Stored data entries:
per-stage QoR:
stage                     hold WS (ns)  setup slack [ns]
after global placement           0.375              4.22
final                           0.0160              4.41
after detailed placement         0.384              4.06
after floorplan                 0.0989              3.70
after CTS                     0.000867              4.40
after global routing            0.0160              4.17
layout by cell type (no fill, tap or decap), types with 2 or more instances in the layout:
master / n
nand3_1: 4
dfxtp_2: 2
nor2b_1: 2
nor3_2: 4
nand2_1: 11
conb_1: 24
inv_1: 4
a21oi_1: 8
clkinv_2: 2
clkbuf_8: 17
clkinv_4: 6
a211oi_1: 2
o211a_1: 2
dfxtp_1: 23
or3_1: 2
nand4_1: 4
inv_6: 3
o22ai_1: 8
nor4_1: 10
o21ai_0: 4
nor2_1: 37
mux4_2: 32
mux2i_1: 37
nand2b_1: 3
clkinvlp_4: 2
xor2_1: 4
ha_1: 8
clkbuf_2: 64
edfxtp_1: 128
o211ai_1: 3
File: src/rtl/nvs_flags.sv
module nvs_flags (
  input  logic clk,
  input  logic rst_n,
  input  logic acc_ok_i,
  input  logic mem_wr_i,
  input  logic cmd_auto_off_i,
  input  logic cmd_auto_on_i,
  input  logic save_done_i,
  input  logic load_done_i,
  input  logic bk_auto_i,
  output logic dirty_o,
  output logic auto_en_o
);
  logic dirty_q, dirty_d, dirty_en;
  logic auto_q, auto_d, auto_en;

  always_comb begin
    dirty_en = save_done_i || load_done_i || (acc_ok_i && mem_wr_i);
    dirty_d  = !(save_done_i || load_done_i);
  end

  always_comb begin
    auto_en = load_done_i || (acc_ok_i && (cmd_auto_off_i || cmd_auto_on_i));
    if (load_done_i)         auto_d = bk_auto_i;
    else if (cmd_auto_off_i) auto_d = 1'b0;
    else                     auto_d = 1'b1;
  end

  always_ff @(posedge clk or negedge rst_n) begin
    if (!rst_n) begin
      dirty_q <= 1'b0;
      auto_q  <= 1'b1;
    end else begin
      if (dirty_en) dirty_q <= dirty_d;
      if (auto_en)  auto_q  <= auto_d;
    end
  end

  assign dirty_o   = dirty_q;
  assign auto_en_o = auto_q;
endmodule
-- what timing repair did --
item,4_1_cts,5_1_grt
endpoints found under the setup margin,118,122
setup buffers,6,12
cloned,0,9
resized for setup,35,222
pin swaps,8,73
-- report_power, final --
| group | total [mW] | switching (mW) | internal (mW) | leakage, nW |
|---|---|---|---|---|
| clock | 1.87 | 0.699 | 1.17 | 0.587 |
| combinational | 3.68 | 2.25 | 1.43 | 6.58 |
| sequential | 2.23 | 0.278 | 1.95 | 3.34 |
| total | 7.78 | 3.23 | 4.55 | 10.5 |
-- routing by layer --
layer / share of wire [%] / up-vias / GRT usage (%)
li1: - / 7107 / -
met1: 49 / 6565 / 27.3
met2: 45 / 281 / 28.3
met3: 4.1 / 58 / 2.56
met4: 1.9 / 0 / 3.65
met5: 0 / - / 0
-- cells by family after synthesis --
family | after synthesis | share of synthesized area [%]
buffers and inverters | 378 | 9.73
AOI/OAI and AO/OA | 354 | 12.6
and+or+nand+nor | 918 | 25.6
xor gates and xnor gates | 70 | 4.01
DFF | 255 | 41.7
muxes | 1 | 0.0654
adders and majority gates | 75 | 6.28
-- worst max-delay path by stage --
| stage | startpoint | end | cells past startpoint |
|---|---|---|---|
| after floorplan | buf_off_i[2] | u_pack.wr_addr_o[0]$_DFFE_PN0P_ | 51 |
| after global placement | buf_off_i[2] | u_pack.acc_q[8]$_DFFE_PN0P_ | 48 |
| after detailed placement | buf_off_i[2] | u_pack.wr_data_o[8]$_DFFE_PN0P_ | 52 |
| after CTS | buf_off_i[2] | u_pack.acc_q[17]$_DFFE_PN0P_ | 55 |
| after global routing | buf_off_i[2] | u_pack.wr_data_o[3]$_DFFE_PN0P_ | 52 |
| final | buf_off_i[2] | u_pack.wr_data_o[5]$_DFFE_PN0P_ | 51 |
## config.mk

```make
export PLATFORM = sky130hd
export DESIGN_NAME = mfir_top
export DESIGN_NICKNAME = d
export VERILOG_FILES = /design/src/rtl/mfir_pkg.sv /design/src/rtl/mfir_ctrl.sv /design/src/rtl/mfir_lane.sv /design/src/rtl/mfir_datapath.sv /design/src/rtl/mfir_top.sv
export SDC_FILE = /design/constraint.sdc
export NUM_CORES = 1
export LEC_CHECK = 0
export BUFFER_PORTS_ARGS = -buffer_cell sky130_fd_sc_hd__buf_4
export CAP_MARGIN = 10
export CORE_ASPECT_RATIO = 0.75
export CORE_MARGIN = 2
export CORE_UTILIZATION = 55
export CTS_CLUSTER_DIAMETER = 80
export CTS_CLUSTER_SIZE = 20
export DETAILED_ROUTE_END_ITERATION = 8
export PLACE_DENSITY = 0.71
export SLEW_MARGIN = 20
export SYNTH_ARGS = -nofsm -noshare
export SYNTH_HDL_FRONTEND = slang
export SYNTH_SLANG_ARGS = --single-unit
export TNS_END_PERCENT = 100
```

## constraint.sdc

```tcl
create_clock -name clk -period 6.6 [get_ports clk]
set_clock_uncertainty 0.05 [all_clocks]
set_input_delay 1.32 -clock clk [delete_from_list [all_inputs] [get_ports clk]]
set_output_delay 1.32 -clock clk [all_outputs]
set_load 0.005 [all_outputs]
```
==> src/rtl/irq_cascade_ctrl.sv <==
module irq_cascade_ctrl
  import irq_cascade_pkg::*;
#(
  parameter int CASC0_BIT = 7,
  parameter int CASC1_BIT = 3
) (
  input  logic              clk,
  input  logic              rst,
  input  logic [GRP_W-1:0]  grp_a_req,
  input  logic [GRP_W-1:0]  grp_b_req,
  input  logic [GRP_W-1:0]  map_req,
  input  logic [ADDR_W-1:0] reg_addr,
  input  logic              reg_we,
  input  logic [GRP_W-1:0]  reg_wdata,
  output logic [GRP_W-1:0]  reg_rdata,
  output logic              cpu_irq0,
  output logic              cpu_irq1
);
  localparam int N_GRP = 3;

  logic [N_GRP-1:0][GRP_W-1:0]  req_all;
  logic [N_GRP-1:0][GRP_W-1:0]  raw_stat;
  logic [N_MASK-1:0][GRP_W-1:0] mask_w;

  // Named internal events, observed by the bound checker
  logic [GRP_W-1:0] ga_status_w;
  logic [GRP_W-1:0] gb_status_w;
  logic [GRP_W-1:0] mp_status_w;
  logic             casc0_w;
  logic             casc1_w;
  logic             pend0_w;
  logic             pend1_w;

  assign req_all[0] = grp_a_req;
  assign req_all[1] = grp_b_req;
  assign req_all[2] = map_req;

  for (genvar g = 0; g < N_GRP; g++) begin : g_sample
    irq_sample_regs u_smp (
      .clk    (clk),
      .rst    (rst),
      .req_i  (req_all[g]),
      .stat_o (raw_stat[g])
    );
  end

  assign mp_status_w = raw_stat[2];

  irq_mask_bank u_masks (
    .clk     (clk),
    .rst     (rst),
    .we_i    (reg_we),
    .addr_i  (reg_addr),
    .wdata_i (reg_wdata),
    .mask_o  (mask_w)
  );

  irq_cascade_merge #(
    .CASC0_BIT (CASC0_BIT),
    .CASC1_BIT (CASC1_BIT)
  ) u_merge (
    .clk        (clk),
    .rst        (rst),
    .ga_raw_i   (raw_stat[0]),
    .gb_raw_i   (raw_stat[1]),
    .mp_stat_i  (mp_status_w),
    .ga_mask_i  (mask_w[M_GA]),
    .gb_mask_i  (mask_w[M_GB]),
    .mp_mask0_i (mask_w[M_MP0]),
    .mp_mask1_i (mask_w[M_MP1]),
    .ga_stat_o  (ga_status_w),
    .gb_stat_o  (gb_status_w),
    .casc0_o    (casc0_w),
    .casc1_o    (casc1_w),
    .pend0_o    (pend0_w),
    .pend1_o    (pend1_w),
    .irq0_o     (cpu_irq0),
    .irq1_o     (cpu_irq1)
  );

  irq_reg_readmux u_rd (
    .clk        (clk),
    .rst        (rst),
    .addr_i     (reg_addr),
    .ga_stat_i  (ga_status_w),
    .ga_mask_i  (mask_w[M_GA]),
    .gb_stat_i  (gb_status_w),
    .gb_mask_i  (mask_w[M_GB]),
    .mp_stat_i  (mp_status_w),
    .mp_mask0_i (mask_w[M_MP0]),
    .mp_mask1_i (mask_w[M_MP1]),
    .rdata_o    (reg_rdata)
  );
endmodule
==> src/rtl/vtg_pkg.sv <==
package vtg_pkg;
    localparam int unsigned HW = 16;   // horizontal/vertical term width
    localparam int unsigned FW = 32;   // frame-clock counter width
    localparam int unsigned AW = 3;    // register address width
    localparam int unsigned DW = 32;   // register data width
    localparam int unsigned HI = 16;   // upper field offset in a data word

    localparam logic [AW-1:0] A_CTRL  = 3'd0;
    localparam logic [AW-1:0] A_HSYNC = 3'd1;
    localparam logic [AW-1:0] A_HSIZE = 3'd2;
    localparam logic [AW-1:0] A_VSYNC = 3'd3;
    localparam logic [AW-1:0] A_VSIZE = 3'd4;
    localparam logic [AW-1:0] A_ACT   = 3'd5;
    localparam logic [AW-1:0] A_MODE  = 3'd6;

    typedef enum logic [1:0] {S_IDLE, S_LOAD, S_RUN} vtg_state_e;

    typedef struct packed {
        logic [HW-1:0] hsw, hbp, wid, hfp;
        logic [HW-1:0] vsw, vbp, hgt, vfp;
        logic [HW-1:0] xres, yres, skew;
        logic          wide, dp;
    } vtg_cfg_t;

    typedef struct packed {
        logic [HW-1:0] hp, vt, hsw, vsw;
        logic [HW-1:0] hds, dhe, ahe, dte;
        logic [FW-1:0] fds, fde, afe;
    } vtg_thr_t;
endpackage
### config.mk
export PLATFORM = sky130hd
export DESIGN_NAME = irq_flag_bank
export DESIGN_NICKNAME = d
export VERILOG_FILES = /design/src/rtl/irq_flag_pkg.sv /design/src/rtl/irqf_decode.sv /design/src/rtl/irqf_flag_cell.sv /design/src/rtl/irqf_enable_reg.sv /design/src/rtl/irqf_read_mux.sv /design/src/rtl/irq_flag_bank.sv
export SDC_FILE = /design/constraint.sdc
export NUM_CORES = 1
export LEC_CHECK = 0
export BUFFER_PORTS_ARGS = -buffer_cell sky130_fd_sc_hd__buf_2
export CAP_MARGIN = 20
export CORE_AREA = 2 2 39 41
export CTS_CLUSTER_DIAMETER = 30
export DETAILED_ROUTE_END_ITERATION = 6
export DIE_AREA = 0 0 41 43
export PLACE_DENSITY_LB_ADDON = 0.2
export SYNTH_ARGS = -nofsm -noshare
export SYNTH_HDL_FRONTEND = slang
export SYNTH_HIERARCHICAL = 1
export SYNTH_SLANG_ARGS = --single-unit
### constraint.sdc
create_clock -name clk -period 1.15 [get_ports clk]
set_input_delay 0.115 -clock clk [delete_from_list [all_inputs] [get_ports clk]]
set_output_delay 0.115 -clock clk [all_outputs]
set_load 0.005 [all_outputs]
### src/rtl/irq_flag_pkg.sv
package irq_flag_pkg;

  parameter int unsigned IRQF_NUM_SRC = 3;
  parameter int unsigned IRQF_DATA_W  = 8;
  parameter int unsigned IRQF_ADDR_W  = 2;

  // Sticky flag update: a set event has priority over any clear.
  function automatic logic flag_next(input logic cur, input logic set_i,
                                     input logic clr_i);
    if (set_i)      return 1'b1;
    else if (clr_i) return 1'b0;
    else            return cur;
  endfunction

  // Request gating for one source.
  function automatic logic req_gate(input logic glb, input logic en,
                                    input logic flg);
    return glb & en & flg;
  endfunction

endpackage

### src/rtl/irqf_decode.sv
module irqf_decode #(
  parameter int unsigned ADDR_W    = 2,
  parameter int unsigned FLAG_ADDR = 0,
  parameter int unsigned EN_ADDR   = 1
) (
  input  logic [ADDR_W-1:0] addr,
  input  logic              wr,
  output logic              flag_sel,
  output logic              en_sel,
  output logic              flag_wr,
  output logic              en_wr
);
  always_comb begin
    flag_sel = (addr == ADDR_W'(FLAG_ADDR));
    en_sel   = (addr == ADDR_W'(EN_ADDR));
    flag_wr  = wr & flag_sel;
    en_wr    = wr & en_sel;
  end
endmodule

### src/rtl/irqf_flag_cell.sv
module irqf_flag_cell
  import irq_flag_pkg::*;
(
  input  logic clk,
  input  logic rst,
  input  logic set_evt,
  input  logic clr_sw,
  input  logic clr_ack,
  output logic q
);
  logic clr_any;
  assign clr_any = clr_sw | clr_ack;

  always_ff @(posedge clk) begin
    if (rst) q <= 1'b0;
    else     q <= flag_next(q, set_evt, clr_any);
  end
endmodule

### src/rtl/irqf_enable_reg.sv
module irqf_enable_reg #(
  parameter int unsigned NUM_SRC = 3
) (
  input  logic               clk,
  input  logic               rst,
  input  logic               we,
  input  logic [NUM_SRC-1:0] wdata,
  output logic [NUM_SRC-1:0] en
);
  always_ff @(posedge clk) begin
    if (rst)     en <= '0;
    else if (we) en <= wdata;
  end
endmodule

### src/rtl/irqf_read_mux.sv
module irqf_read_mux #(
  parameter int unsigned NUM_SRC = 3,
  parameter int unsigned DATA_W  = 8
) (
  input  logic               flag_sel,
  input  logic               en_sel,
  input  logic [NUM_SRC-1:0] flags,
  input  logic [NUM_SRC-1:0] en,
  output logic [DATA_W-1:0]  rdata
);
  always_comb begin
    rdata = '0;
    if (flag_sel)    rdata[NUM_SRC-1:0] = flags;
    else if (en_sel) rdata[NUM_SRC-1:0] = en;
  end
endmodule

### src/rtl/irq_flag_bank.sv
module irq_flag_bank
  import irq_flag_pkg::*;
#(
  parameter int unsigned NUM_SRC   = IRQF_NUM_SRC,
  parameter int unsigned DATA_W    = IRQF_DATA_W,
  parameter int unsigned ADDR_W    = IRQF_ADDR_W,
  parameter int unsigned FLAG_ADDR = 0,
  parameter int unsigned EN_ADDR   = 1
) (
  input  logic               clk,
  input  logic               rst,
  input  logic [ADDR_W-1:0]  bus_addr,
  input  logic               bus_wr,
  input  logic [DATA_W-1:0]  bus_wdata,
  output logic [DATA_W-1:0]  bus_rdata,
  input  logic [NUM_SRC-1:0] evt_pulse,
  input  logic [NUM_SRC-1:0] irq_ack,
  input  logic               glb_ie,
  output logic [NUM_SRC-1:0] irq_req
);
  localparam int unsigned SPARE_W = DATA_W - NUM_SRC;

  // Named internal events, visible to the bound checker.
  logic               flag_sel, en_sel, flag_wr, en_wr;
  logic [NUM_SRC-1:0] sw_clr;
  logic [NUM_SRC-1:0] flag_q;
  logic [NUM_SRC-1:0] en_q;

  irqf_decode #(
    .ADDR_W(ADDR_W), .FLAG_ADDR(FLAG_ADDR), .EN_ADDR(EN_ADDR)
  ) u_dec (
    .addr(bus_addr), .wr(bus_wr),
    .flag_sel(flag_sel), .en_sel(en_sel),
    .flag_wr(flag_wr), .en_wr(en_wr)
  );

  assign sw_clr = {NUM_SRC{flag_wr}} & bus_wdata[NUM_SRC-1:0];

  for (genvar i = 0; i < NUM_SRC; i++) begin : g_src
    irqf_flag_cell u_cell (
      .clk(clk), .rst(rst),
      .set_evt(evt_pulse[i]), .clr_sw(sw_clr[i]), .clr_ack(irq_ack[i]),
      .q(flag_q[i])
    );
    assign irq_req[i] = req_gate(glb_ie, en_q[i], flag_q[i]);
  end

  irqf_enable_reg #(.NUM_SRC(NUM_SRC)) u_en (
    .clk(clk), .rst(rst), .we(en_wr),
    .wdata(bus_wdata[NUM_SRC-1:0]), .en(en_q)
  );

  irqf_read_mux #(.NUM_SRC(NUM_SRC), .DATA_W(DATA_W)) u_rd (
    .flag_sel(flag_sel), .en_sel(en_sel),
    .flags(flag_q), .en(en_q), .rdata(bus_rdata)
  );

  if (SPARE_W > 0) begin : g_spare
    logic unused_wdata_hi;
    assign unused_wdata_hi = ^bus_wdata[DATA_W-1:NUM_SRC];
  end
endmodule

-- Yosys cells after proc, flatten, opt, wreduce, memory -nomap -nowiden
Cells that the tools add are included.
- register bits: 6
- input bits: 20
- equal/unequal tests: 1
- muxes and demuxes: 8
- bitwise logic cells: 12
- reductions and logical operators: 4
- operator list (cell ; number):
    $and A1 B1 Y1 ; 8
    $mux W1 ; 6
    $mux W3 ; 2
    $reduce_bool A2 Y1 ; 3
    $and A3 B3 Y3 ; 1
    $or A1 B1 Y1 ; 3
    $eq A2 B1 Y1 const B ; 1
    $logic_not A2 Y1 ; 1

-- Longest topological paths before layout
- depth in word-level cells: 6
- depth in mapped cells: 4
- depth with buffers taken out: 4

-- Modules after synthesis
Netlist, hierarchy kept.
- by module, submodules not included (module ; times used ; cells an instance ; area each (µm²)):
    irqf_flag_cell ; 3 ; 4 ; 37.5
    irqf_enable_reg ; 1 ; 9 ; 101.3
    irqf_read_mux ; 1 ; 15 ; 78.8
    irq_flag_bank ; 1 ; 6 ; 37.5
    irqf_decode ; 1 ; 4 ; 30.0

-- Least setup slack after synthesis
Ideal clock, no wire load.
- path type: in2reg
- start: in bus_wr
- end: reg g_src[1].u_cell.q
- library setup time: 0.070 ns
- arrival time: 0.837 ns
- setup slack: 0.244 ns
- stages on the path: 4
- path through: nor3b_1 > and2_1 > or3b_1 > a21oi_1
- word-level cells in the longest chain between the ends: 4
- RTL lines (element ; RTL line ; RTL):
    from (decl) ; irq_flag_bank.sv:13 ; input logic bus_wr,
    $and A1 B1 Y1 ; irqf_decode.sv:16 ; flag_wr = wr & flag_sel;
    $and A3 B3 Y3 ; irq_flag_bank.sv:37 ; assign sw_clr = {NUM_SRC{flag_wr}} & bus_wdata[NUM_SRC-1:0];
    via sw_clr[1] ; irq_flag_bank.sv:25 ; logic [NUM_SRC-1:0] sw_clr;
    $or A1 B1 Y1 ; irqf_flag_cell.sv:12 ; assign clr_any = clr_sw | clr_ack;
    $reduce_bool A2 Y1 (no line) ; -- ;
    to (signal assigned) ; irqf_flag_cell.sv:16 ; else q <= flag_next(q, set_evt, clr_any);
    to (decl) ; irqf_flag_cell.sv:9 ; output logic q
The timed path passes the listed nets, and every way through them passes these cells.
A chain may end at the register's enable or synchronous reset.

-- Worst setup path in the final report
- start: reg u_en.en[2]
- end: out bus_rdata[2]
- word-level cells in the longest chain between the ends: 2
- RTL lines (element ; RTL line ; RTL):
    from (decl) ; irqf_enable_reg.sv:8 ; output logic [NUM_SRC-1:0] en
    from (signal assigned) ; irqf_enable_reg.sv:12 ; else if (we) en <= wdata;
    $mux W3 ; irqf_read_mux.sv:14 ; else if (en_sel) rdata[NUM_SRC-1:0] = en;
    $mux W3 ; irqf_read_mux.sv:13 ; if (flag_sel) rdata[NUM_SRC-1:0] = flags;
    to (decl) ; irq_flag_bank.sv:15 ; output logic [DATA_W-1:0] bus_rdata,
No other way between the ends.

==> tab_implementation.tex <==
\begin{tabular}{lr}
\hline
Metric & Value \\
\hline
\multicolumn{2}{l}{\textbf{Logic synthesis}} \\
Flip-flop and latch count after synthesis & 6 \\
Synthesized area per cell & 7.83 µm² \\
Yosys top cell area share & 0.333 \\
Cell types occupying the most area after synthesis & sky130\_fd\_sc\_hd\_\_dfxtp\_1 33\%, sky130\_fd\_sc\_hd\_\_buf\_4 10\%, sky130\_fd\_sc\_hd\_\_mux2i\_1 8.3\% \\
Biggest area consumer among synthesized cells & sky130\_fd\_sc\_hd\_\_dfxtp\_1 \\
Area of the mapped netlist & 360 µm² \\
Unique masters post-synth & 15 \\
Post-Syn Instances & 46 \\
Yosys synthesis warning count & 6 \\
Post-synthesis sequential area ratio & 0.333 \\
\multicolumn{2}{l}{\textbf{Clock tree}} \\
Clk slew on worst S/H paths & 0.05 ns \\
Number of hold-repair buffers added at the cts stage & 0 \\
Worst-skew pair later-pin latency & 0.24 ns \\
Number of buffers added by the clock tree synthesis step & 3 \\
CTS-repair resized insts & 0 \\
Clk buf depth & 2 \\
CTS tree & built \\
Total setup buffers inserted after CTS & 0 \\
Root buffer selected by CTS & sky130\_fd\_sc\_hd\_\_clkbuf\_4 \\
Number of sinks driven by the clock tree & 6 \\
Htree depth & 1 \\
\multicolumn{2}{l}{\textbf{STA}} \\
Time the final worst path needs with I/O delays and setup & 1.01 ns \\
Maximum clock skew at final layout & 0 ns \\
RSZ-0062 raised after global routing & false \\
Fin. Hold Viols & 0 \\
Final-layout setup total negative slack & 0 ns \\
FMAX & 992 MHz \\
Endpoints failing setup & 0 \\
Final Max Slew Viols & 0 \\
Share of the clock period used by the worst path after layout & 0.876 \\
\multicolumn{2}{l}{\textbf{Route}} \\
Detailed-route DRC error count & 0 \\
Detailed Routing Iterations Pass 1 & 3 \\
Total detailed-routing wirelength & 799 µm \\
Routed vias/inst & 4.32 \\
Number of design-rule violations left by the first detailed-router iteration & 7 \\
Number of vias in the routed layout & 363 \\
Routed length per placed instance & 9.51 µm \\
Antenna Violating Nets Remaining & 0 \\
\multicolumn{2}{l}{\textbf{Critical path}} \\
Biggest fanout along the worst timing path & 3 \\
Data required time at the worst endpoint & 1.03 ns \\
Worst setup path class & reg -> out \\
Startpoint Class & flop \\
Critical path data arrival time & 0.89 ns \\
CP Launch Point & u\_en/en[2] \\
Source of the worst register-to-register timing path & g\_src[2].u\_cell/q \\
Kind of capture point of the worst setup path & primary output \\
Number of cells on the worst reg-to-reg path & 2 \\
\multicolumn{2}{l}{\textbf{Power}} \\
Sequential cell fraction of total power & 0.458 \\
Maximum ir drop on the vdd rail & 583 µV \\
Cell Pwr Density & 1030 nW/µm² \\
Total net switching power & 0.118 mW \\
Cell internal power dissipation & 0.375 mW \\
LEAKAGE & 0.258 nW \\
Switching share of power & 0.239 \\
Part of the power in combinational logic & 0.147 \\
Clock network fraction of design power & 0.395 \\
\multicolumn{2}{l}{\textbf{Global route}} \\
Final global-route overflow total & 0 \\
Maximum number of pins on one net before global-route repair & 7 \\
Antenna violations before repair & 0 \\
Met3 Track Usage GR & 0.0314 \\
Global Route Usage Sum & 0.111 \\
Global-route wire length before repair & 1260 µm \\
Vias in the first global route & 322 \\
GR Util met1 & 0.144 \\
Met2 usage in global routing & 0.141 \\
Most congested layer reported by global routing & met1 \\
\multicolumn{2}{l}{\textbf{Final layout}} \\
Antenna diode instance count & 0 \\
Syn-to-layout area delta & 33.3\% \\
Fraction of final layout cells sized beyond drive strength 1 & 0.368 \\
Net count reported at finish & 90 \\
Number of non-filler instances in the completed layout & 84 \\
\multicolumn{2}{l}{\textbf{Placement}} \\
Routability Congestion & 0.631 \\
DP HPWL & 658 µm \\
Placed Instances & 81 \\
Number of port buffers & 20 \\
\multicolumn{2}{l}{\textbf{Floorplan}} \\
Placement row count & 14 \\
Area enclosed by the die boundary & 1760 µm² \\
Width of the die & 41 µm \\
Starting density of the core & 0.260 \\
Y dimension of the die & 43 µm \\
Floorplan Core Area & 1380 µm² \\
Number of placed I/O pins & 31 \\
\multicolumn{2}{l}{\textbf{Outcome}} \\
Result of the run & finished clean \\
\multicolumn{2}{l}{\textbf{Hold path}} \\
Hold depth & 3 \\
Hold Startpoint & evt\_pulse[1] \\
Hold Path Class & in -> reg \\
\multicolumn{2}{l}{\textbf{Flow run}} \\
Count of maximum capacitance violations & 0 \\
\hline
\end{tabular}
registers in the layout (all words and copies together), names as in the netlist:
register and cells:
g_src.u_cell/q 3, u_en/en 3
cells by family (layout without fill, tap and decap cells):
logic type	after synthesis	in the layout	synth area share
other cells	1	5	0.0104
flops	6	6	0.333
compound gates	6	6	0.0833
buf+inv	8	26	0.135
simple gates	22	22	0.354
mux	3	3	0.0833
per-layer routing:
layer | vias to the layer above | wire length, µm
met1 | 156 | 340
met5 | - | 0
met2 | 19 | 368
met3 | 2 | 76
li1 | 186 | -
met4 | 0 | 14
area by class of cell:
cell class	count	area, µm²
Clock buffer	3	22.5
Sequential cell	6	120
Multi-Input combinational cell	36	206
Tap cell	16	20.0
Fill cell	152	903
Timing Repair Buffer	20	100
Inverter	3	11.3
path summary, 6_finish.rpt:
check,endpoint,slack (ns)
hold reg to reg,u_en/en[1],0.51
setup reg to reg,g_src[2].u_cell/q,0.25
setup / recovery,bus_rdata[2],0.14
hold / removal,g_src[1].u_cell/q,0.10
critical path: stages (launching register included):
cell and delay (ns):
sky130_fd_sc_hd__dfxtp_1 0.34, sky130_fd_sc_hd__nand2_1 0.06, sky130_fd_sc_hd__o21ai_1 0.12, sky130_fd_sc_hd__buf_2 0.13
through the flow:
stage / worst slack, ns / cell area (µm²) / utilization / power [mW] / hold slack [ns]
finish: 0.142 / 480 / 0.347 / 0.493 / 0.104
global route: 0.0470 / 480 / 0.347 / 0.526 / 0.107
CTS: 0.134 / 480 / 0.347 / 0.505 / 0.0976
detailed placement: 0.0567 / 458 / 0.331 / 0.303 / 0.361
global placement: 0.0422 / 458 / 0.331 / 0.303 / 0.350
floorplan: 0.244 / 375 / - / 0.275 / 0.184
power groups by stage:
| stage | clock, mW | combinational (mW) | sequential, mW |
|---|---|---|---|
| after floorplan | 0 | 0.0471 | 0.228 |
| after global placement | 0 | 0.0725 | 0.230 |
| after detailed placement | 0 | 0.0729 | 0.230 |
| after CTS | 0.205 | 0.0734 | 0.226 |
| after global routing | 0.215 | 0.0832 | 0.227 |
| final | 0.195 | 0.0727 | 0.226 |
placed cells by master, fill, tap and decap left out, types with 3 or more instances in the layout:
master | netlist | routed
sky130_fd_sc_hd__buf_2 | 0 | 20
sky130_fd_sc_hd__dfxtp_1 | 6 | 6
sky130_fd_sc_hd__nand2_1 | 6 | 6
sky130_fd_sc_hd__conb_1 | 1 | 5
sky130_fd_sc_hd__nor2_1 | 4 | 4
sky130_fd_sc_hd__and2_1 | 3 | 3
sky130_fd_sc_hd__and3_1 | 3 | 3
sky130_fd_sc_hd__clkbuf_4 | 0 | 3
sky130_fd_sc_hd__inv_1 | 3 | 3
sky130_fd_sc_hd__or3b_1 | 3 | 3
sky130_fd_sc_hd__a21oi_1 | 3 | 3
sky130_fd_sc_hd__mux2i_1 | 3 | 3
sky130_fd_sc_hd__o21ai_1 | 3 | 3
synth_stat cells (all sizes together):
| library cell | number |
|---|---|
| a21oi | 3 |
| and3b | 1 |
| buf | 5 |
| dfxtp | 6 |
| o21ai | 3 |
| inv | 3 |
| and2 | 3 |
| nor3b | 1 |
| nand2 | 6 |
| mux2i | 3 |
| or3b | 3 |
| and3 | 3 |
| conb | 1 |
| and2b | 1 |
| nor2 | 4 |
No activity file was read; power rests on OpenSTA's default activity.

TASK REQUIREMENTS →
Given the records above, restate word for word only the lines starting at the one with "u_pack.wr_addr_o[0]$_DFFE_PN0P_ | 51 |" and ending at the one with "u_pack.wr_data_o[3]$_DFFE_PN0P_ | 52 |".

ANSWER FOR THE TASK →
| after floorplan | buf_off_i[2] | u_pack.wr_addr_o[0]$_DFFE_PN0P_ | 51 |
| after global placement | buf_off_i[2] | u_pack.acc_q[8]$_DFFE_PN0P_ | 48 |
| after detailed placement | buf_off_i[2] | u_pack.wr_data_o[8]$_DFFE_PN0P_ | 52 |
| after CTS | buf_off_i[2] | u_pack.acc_q[17]$_DFFE_PN0P_ | 55 |
| after global routing | buf_off_i[2] | u_pack.wr_data_o[3]$_DFFE_PN0P_ | 52 |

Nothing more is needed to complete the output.